- EXERCISE DETAILS
The required output is the line containing "global route,3,0.38,u_cnt_reg.out[0]" followed by every later line through the end of the data, all reproduced exactly.

- EXERCISE DATA
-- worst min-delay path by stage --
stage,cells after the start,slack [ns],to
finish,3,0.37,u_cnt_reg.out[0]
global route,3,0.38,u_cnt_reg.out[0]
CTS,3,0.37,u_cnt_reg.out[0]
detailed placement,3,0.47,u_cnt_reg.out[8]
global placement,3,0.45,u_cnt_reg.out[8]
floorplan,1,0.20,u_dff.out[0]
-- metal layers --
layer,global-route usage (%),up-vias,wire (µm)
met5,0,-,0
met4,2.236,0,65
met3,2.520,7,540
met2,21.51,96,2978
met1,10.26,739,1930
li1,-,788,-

- OUTPUT OF THE TASK
global route,3,0.38,u_cnt_reg.out[0]
CTS,3,0.37,u_cnt_reg.out[0]
detailed placement,3,0.47,u_cnt_reg.out[8]
global placement,3,0.45,u_cnt_reg.out[8]
floorplan,1,0.20,u_dff.out[0]
-- metal layers --
layer,global-route usage (%),up-vias,wire (µm)
met5,0,-,0
met4,2.236,0,65
met3,2.520,7,540
met2,21.51,96,2978
met1,10.26,739,1930
li1,-,788,-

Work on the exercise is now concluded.